## Directions
Exactly the lines from the one with "4_1_cts | 23.8 | 55000" through the last line of the listing must be given again.

[[ Data provided, beginning ]]

<file path="src/rtl/if_pc_gen.sv">
// if_pc_gen: instruction-fetch program counter generator (BOOT/RUN/HALT FSM).
// Ports: clk/rst (async active-high); redirect_vld/redirect_pc, trap_vld, halt_req,
//   if_ready in; pc, pc_valid, halted, misalign_err, fetch_cnt out (all registered state).
// Latency: one cycle from request to new pc; if_ready low stalls pc in RUN.
module if_pc_gen #(
  parameter int              XLEN      = 32,
  parameter logic [XLEN-1:0] RESET_VEC = 32'hFFFF_FFFC,
  parameter logic [XLEN-1:0] TRAP_VEC  = 32'h0000_0100,
  parameter int              INC       = 4,
  parameter int              CNT_W     = 32
) (
  input  logic             clk,
  input  logic             rst,
  input  logic             redirect_vld,
  input  logic [XLEN-1:0]  redirect_pc,
  input  logic             trap_vld,
  input  logic             halt_req,
  input  logic             if_ready,
  output logic [XLEN-1:0]  pc,
  output logic             pc_valid,
  output logic             halted,
  output logic             misalign_err,
  output logic [CNT_W-1:0] fetch_cnt
);

  typedef enum logic [1:0] {
    BOOT = 2'd0,
    RUN  = 2'd1,
    HALT = 2'd2
  } state_t;

  state_t state;

  localparam logic [XLEN-1:0]  INC_V = XLEN'(INC);
  localparam logic [CNT_W-1:0] ONE_C = CNT_W'(1);

  assign pc_valid = (state == RUN);
  assign halted   = (state == HALT);

  always_ff @(posedge clk or posedge rst) begin
    if (rst) begin
      pc           <= RESET_VEC;
      state        <= BOOT;
      misalign_err <= 1'b0;
      fetch_cnt    <= '0;
    end else begin
      misalign_err <= 1'b0;

      // Count the fetch handed over this cycle, even if the pc is being
      // redirected away at the same edge.
      if ((state == RUN) && if_ready) begin
        fetch_cnt <= fetch_cnt + ONE_C;
      end

      if (trap_vld) begin
        pc    <= TRAP_VEC;
        state <= RUN;
      end else if (redirect_vld) begin
        state <= RUN;
        if (redirect_pc[1:0] != 2'b00) begin
          // Misaligned target is converted into a trap entry.
          pc           <= TRAP_VEC;
          misalign_err <= 1'b1;
        end else begin
          pc <= redirect_pc;
        end
      end else begin
        unique case (state)
          BOOT: begin
            if (halt_req) begin
              state <= HALT;
            end else begin
              // First real fetch address; if_ready is irrelevant here
              // because nothing has been offered yet.
              pc    <= RESET_VEC + INC_V;
              state <= RUN;
            end
          end
          RUN: begin
            if (halt_req) begin
              state <= HALT;
            end else if (if_ready) begin
              pc <= pc + INC_V;
            end
          end
          HALT: begin
            // Parked until a trap or redirect arrives.
          end
          default: begin
            state <= BOOT;
          end
        endcase
      end
    end
  end

endmodule

</file>
==> config.mk <==
export PLATFORM = sky130hd
export DESIGN_NAME = alu_multicycle_flat
export DESIGN_NICKNAME = d
export VERILOG_FILES = /design/src/rtl/alu_multicycle_if.sv /design/src/rtl/alu_multicycle.sv /design/src/flat_wrapper.sv
export SDC_FILE = /design/constraint.sdc
export NUM_CORES = 1
export LEC_CHECK = 0
export BUFFER_PORTS_ARGS = -buffer_cell sky130_fd_sc_hd__buf_2
export CAP_MARGIN = 20
export CORE_MARGIN = 2
export CORE_UTILIZATION = 45
export DETAILED_ROUTE_END_ITERATION = 8
export SYNTH_ARGS = -nofsm -noshare
export SYNTH_HDL_FRONTEND = slang
export SYNTH_SLANG_ARGS = --single-unit
==> constraint.sdc <==
create_clock -name clk_i -period 4.05 [get_ports clk_i]
set_clock_uncertainty 0.2 [all_clocks]
set_input_delay 0 -clock clk_i [delete_from_list [all_inputs] [get_ports clk_i]]
set_output_delay 0 -clock clk_i [all_outputs]
set_load 0.01 [all_outputs]
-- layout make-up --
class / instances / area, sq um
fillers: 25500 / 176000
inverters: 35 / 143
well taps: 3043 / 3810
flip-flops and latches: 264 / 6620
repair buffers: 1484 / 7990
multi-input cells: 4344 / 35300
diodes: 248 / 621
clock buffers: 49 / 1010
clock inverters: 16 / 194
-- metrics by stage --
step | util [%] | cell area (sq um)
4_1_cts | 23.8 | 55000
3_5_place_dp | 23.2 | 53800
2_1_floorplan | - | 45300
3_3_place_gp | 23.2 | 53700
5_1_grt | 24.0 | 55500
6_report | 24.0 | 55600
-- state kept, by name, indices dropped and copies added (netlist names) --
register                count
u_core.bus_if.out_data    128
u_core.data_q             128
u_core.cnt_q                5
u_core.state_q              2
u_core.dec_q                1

[[ Data provided, end ]]

## Answer section
4_1_cts | 23.8 | 55000
3_5_place_dp | 23.2 | 53800
2_1_floorplan | - | 45300
3_3_place_gp | 23.2 | 53700
5_1_grt | 24.0 | 55500
6_report | 24.0 | 55600
-- state kept, by name, indices dropped and copies added (netlist names) --
register                count
u_core.bus_if.out_data    128
u_core.data_q             128
u_core.cnt_q                5
u_core.state_q              2
u_core.dec_q                1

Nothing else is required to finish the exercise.